Very regrettably, the clause does not give any indication about whether certain types of offences occurring in the United Kingdom should be dealt with in one system or another. It is absolutely vital that it should. The Lyons Review recommended that murder, manslaughter, rape, sexual assault by penetration, domestic abuse and child abuse alleged to have occurred inside the UK should be dealt with by the civil justice system, not the service justice system. These are offences that disproportionately affect women and the women we represent have direct experience of them and want their cases to be dealt with in a civil court. This clause does not go nearly far enough and MPs are strongly urged to use the debate to support the Lyons Review recommendations which were the product of two years of careful, evidence-based analysis. HHJ [Shaun] Lyons’ recommendations also reflected the clear intention of the Government and Parliament when it passed the law in 2006, which made clear that it was not their intention that offences such as rape, where they occurred in the UK, should be handled in the service justice system at all. We hope an amendment will be tabled that would create a presumption that certain types of serious offences, where they occur in the UK, should proceed in the civil not the service justice system, thus returning the system to that which Parliament had originally intended.
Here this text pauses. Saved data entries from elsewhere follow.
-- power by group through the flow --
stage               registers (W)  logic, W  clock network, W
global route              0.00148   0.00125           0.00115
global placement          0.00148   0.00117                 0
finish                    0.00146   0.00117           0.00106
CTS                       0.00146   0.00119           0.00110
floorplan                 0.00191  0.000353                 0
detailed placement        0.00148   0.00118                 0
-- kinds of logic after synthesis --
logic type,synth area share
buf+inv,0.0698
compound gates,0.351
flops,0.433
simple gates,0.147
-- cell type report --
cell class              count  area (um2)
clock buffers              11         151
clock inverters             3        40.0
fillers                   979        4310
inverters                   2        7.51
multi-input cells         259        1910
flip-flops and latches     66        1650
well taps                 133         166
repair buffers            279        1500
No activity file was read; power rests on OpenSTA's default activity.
**config.mk**
```make
export PLATFORM = sky130hd
export DESIGN_NAME = float_op_issue
export DESIGN_NICKNAME = d
export VERILOG_FILES = /design/src/rtl/float_arith_pkg.sv /design/src/rtl/float_op_issue.sv
export VERILOG_INCLUDE_DIRS = /design/src /design/src/rtl
export SDC_FILE = /design/constraint.sdc
export NUM_CORES = 1
export LEC_CHECK = 0
export ABC_AREA = 1
export BUFFER_PORTS_ARGS = -buffer_cell sky130_fd_sc_hd__buf_2
export CAP_MARGIN = 10
export CORE_AREA = 2 2 102 104
export DETAILED_ROUTE_END_ITERATION = 10
export DIE_AREA = 0 0 104 106
export PLACE_DENSITY = 0.8
export SETUP_SLACK_MARGIN = 0.3
export SKIP_LAST_GASP = 1
export SLEW_MARGIN = 10
export SYNTH_ARGS = -nofsm -noshare
export SYNTH_HDL_FRONTEND = slang
export SYNTH_SLANG_ARGS = --single-unit
```
**constraint.sdc**
```tcl
create_clock -name CLK -period 7.1 [get_ports CLK]
set_input_delay 1.42 -clock CLK [delete_from_list [all_inputs] [get_ports CLK]]
set_output_delay 1.42 -clock CLK [all_outputs]
set_load 0.03 [all_outputs]
```
**src/rtl/float_arith_cfg.svh**
```systemverilog
// Double-precision format limits for the float arithmetic unit, included by RTL and testbench
`ifndef FLOAT_ARITH_CFG_SVH
`define FLOAT_ARITH_CFG_SVH

////////////////////////////////////////////////////////////
// IEEE-754 double layout
////////////////////////////////////////////////////////////

// Operand and result width
`define FLOAT_DATA_SIZE 64

// Exponent field bounds
`define FLOAT_EXP_MSB 62
`define FLOAT_EXP_LSB 52

// START sampled to READY high, in clock cycles
`define FLOAT_LATENCY 4

`endif
```
**src/rtl/float_arith_pkg.sv**
```systemverilog
// Opcode and FSM state types shared by every block of the float arithmetic unit
package float_arith_pkg;

  ////////////////////////////////////////////////////////////
  // Opcodes
  ////////////////////////////////////////////////////////////

  typedef enum logic [1:0] {
    OP_ADD = 2'd0,
    OP_SUB = 2'd1,
    OP_MUL = 2'd2,
    OP_DIV = 2'd3
  } float_op_t;

  ////////////////////////////////////////////////////////////
  // FSM states
  ////////////////////////////////////////////////////////////

  // Controller inside each arithmetic unit
  typedef enum logic {
    ST_IDLE    = 1'b0,
    ST_COMPUTE = 1'b1
  } unit_state_t;

  // Issue stage, one operation in flight
  typedef enum logic {
    IS_IDLE = 1'b0,
    IS_BUSY = 1'b1
  } issue_state_t;

endpackage

```
**src/rtl/float_op_issue.sv**
```systemverilog
// Issue stage that latches operands on START, holds BUSY and fires one unit start pulse
`include "float_arith_cfg.svh"

module float_op_issue import float_arith_pkg::*; (
  input  logic                        CLK,
  input  logic                        RST,
  input  logic                        start,
  input  float_op_t                   opcode,
  input  logic [`FLOAT_DATA_SIZE-1:0] data_a,
  input  logic [`FLOAT_DATA_SIZE-1:0] data_b,
  input  logic                        ready,
  output logic                        busy,
  output logic [`FLOAT_DATA_SIZE-1:0] operand_a,
  output logic [`FLOAT_DATA_SIZE-1:0] operand_b,
  output logic                        add_start,
  output logic                        subtract,
  output logic                        mul_start,
  output logic                        div_start
);

  issue_state_t state;
  logic         accept;

  // New request only taken when idle
  assign accept = start && (state == IS_IDLE);
  assign busy   = (state == IS_BUSY);

  ////////////////////////////////////////////////////////////
  // Control FSM and start pulses
  ////////////////////////////////////////////////////////////

  always_ff @(posedge CLK or posedge RST) begin
    if (RST) begin
      state     <= IS_IDLE;
      add_start <= 1'b0;
      mul_start <= 1'b0;
      div_start <= 1'b0;
    end else begin
      // Pulses last a single cycle
      add_start <= accept && ((opcode == OP_ADD) || (opcode == OP_SUB));
      mul_start <= accept && (opcode == OP_MUL);
      div_start <= accept && (opcode == OP_DIV);
      case (state)
        IS_IDLE: if (accept) state <= IS_BUSY;
        // Result stage closes the operation
        IS_BUSY: if (ready) state <= IS_IDLE;
        default: state <= IS_IDLE;
      endcase
    end
  end

  // Operand capture shared by all units
  always_ff @(posedge CLK) begin
    if (accept) begin
      operand_a <= data_a;
      operand_b <= data_b;
      subtract  <= (opcode == OP_SUB);
    end
  end

  // Result stage answers only an operation in flight
  assert property (@(posedge CLK) disable iff (RST) ready |-> busy);

endmodule

```
==> reports/metrics.csv <==
stage,metric,value,unit
synthesis,syn_inst,147,
sta,layout_min_cycle_time,2893,ps
synthesis,ys_top_cells_by_area,"edfxtp_1 (96%), dfrtp_1 (2.5%), inv_1 (0.47%)",
floorplanning,die_y,106,um
clocking,hold_buffers,0,
worst_setup_path,cp_cell_sequence,buf_2 > nand2_2 > inv_4 > buf_4,
worst_setup_path,cp-start-kind,input pin,
job,maxCapViolations,0,
routing,first_iter_violations,81,
sta,setup_tns,0,ps
routing,firstDrtPassIters,4,
worst_setup_path,cp_slowest_cell,buf_4,
floorplanning,die_area,11020,um2
synthesis,syn-num-nets,281,
worst_setup_path,cp_top_family,buffers and inverters,
clocking,root_buffer,clkbuf_8,
sta,hold-worst-slack,521.0,ps
routing,ant_nets,0,
power,sw_frac_of_total,24.22,%
synthesis,synth_cell_types,7,
synthesis,ys_seq_elements,133,
synthesis,mappedNetlistArea,4031,um2
sta,rsz0062_at_grt,false,
sta,fin_skew,4.562,ps
layout,antenna_cells,0,
clocking,clockBufferDepth,2,
placed_design,port_buffers,266,
clocking,htreeDepth,4,
worst_setup_path,critPathMaxFanout,71,
routing,routed.top_layer,met5,
floorplanning,initial_core_util,40.32,%
power,cellLeakagePower,0.002643,uW
clocking,cts_resized,0,
global_route,grt_max_degree,72,
routing,vias,2506,
sta,setup_viol,0,
worst_setup_path,slowest_delay,800,ps
routing,wl_met3,1.002,mm
global_route,grt_pass1_vias,2608,
routing,wirelength_met1,3.400,mm
layout,drive_gt1_share,66.82,%
sta,slew-limit-headroom,41.49,%
worst_hold_path,holdCritPathClass,reg -> reg,
status,run_status,"complete, no violations",
synthesis,yosysWarnings,0,
floorplanning,die_x,104,um
placed_design,place.gp.congestion,0.7314,
worst_setup_path,crit_required,7230,ps
power,combPwrFrac,11.3,%
floorplanning,io_pins,267,
clocking,cts.sinks,133,
layout,syn2layout_area_growth,51.80,%
routing,vias_per_cell,4.306,
placed_design,post-dp-hpwl,6.868,mm
routing,drc_errors,0,
synthesis,yosys.area.top_type_share,96.09,%
clocking,cts_tree,built,
floorplanning,coreArea,10000,um2
routing,wire_per_inst,15.96,um
sta,max_freq,345.7,MHz
worst_setup_path,endpoint_kind,flip-flop,
power,power_frac_clock,41.6,%
global_route,track_usage,17.04,%
power,switchingPower,486.5,uW
clocking,clock_latency,500,ps
worst_setup_path,critPathBufInv,3,
layout,fill_cells,780,
worst_setup_path,crit_type,in -> reg,
global_route,grt_pass1_wl,13.66,mm
worst_setup_path,critPathArrivalTime,3020,ps
layout,nets,567,
sta,fin_crit_sh,40.74,%
sta,worstMarginPinSlew,877.7,ps
routing,wl_met2,4.707,mm
sta,finalHoldViolations,0,
global_route,grt.overflow.total,0,
power,power_frac_seq,47.1,%
power,powerDensity,328.2,nW/um2
clocking,cts-buffers-inserted,17,
routing,wl,9.290,mm
floorplanning,rows,37,
synthesis,synth.yosys.seq_area_share,98.57,%
sta,drv_slew,0,
clocking,cts.clk_slew.worst_paths,60,ps
power,p_int,1522,uW
synthesis,syn_area_per_cell,27.42,um2
power,ir_drop,0.0002093,V
synthesis,synth.largest_area_cell,edfxtp_1,
clocking,cts_setup_buffers,0,
global_route,antenna_found_initial,1,
### src/common/smartnic_defines.svh
`ifndef SMARTNIC_DEFINES_SVH
`define SMARTNIC_DEFINES_SVH

// stream geometry.
`define NUM_PORTS      2             // ingress ports, each with an out and a c2h path.
`define DATA_BYTE_WID  8             // bytes per stream beat.
`define TID_WID        2             // stream id bits.
`define TDEST_WID      4             // destination bits, one port code.
`define TUSER_WID      1             // sideband user bits.

// axi4-lite geometry.
`define AXIL_ADDR_WID  32            // byte address.
`define AXIL_DATA_WID  32            // one register word.
`define AXIL_STRB_WID  4             // one strobe per data byte.

// register map, byte offsets.
`define REG_CONFIG     32'h00        // app_igr config word.
`define REG_STATS_BASE 32'h10        // port i out count at +8*i, c2h count at +8*i+4.
`define REG_STATS_STEP 8             // byte stride between ports.
`define REG_C2H_OFFSET 4             // c2h count sits one word above out count.

`endif // SMARTNIC_DEFINES_SVH

### src/common/smartnic_pkg.sv
`include "smartnic_defines.svh"

package smartnic_pkg;

    // kind of endpoint a port code refers to.
    typedef enum logic [1:0] {
        PHY = 2'b00,                 // physical network port.
        PF  = 2'b01,                 // host physical function.
        VF0 = 2'b10,                 // first virtual function, host bound.
        VF1 = 2'b11                  // second virtual function.
    } port_typ_t;

    // structured view of a destination code.
    typedef struct packed {
        port_typ_t  typ;             // endpoint kind, upper bits.
        logic [1:0] num;             // endpoint index within that kind.
    } port_encoded_t;

    // one tdest word, seen either as plain bits or as type plus number.
    typedef union packed {
        logic [`TDEST_WID-1:0] raw;  // bits as carried on the stream.
        port_encoded_t         encoded; // decoded for steering.
    } port_t;

    // config register layout.
    typedef struct packed {
        logic [30:0] rsvd;           // reserved, always zero.
        logic        demux_sel;      // 1 forces every packet to c2h.
    } app_igr_config_t;

    // path index used by the port steering logic.
    localparam int PATH_OUT = 0;     // normal egress stream.
    localparam int PATH_C2H = 1;     // host bound stream.
    localparam int NUM_PATHS = 2;

endpackage : smartnic_pkg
Sadly, there is nothing in the Bill about the kinds of reforms that might help the Government address the serious criticisms of the Overseas Operations Bill. In particular, the Lyons Review (policing report) urged that consideration be given to enabling civilian police investigators to deploy in support of the service police when engaged in the very difficult task of investigating serious crime overseas. This would help address one of the fundamental criticisms of the Overseas Operations Bill, which is that it does not address the cause of all the re-investigations and litigation following the war in Iraq – which was poor quality, one-sided (or even non-existent) investigations by commanding officers or service police, of serious allegations of abuse.
Nor is there anything in the Bill about the appointment of independent judges who could oversee and review detention decisions overseas, particularly when dealing with insurgents, providing oversight and protection for the detainee, and lawful authority and legal protection to soldiers making difficult decisions on the ground. This has been recommended by several commentators on the Bill and remains notably absent.